Didicher also assisted the deans with communication on what the FASS faculty members needed during this period and assisted with events that had to be hosted online. With SFU’s Faculty of Applied Sciences, she helped organize and participated in a pilot program called Interdisciplinary Teaching Buddies. This volunteer-based program matches faculty members to observe their teaching and provide feedback to each other. “I think the program was very interesting,” Didicher says. “I gave a report to the Associate Dean and Teaching Fellows to see if we would consider creating something similar in FASS or be more formally involved with the program from Applied Sciences.”
Didicher expresses that her opinion towards remote education has not changed since the beginning of the pandemic. She finds that remote teaching is more time- and energy-consuming than in-person teaching. She observes that during remote teaching, her average work hours per week rose from fifty-five to seventy. Didicher feels that most students are glad to be back in the classroom; that they feel more engaged and are excited to participate in discussions when in person. “They are able to make better connections in the classroom and the ideas move more quickly. It is more stimulating for people’s intellect and emotions,” Didicher says.
Taking the current semester as an example, in which the first two weeks of class were online, Didicher noticed how as she prepared her students for midterm exams, most students were two weeks behind on course content as a result of the online start. Didicher finds that despite her efforts to stay connected and supportive of her students during remote learning, they simply do not thrive the way they do in-person.
Didicher laments that the pandemic has been tough on almost everyone. As a teaching fellow she created advice resources for faculty members and students to follow in hopes of alleviating some of their stress. For example, she created a “ROCK Your Semester” poster and sent it out to her colleagues. She uses the word ROCK as an acronym to represent the ideas of Reduce, Organize, Communicate and Be Kind.

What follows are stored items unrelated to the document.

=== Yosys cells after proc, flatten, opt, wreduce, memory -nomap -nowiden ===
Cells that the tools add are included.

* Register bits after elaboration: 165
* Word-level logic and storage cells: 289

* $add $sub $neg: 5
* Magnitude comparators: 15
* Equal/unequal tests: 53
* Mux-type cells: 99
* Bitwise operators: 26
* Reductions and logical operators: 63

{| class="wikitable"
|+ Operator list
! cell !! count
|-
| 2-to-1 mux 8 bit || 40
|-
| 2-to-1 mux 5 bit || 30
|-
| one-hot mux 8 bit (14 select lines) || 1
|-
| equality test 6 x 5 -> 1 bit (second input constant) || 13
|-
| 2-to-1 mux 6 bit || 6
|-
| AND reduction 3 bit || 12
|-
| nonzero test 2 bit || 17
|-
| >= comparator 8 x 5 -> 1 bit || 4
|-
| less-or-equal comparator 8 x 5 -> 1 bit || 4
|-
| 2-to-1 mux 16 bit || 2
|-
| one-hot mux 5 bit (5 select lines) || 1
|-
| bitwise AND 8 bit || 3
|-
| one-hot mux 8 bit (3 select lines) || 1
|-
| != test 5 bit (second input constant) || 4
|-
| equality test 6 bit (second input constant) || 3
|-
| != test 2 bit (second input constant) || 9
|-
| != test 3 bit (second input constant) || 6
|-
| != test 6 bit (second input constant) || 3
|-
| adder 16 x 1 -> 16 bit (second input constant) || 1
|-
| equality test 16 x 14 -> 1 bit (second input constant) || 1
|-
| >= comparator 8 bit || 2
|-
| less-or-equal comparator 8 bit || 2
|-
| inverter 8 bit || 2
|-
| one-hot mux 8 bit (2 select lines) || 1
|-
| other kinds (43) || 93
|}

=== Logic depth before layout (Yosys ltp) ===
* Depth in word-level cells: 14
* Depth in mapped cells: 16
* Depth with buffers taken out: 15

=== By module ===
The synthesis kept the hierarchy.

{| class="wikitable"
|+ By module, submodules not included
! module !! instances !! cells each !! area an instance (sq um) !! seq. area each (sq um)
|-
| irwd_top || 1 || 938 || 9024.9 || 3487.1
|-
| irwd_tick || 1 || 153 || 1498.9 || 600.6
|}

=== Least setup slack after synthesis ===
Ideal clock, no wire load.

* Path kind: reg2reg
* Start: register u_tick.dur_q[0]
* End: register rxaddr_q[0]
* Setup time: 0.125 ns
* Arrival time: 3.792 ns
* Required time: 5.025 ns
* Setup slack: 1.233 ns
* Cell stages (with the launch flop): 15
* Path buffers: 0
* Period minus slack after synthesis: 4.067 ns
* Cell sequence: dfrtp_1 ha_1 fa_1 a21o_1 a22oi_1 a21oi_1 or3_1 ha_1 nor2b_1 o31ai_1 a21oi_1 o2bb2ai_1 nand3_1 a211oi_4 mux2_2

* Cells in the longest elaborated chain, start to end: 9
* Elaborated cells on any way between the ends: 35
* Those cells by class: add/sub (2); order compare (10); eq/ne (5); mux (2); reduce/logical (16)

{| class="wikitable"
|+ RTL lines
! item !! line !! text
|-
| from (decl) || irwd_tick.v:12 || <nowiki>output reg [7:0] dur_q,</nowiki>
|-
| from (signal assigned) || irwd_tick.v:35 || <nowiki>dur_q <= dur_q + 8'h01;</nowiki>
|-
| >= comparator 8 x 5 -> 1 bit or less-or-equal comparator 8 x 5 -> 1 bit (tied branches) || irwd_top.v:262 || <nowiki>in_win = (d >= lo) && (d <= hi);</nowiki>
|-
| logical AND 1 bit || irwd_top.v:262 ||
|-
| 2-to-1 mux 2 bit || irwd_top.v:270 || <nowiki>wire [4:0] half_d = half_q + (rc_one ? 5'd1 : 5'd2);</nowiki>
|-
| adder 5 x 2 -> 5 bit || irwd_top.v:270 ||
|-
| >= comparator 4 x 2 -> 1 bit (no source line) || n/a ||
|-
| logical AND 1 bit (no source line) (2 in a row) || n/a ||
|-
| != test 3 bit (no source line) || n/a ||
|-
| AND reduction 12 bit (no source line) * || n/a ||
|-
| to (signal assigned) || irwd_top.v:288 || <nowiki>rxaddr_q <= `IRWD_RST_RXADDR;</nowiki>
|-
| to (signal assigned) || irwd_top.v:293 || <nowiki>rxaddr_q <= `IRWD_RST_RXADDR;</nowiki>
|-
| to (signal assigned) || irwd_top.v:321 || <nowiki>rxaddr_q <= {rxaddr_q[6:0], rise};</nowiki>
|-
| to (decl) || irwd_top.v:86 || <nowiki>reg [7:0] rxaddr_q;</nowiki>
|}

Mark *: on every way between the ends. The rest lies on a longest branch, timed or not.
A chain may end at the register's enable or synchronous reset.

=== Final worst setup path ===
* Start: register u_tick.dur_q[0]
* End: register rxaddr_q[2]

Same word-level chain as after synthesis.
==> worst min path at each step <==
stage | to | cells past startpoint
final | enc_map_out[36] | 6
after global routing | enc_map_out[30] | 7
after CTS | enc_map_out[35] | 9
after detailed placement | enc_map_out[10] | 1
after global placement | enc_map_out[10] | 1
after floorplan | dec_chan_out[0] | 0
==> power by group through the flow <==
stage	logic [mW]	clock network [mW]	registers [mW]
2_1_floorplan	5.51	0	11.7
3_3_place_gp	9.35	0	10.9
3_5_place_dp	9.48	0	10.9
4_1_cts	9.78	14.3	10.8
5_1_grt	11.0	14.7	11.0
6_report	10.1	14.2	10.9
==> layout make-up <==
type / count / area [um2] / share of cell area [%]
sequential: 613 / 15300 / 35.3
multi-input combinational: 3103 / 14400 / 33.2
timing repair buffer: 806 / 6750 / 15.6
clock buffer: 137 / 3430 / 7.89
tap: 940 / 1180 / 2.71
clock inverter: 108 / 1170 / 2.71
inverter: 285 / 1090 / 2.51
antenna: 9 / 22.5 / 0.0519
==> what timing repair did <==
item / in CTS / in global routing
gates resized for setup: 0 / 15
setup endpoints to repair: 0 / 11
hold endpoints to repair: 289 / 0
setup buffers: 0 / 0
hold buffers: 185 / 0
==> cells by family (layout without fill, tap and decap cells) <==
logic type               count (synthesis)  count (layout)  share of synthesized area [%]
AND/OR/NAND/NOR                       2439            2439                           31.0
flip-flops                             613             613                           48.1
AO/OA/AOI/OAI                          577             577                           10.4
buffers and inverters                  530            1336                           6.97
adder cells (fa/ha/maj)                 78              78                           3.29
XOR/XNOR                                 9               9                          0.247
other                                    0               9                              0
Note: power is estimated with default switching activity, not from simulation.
<file path="config.mk">
export PLATFORM = sky130hd
export DESIGN_NAME = motion_cycle_ctrl
export DESIGN_NICKNAME = d
export VERILOG_FILES = /design/src/motion_cycle_ctrl.v
export VERILOG_INCLUDE_DIRS = /design/src
export SDC_FILE = /design/constraint.sdc
export NUM_CORES = 1
export LEC_CHECK = 0
export BUFFER_PORTS_ARGS = -buffer_cell sky130_fd_sc_hd__buf_2
export CAP_MARGIN = 5
export CELL_PAD_IN_SITES_DETAIL_PLACEMENT = 0
export CELL_PAD_IN_SITES_GLOBAL_PLACEMENT = 1
export CORE_MARGIN = 2
export CORE_UTILIZATION = 42
export CTS_CLUSTER_DIAMETER = 120
export DETAILED_ROUTE_END_ITERATION = 6
export GPL_ROUTABILITY_DRIVEN = 0
export PLACE_DENSITY_LB_ADDON = 0.1
export SLEW_MARGIN = 20
export SYNTH_ARGS = -nofsm -noshare
export SYNTH_HDL_FRONTEND = slang
export SYNTH_SLANG_ARGS = --single-unit
</file>
<file path="constraint.sdc">
create_clock -name pclk -period 2.5 [get_ports pclk]
set_input_delay 0.375 -clock pclk [delete_from_list [all_inputs] [get_ports pclk]]
set_output_delay 0.375 -clock pclk [all_outputs]
set_load 0.05 [all_outputs]
</file>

Though Didicher is a positive person she cannot deny that the pandemic has left her both mentally and physically exhausted. “You don’t quite realize how important social interactions are until you lose them,” she says. “I was stuck in my apartment, only leaving twice a week, once for groceries and once for a short walk.”
Through the pandemic, Didicher wrote a series of poems she calls COVID Poems that represented her mental progression as the time passed during lockdown. Didicher wants to write another poem as things are slowly reverting to in-person, however, she has yet to find the time or energy to do so.
Didicher hopes to travel after teaching eight consecutive semester since the beginning of the pandemic. She plans to take a professional development semester in Summer 2022 and will be on study leave the following year. During her study leave her major project is to redesign her Engl 387 Children’s Literature course, removing all authors who are cis-het, white, able-bodied men from the reading list. Didicher will also be exploring the concept of ungraded courses. “This is when you give feedback to students but no marks, and at the mid-term and end-of-term they write a report on the quality of their learning and assignments and assign themselves a grade for the instructor’s approval,” she says. Though Didicher does not see this working in larger courses with TAs, she hopes to try implementing this concept in her smaller upper-level courses in the future.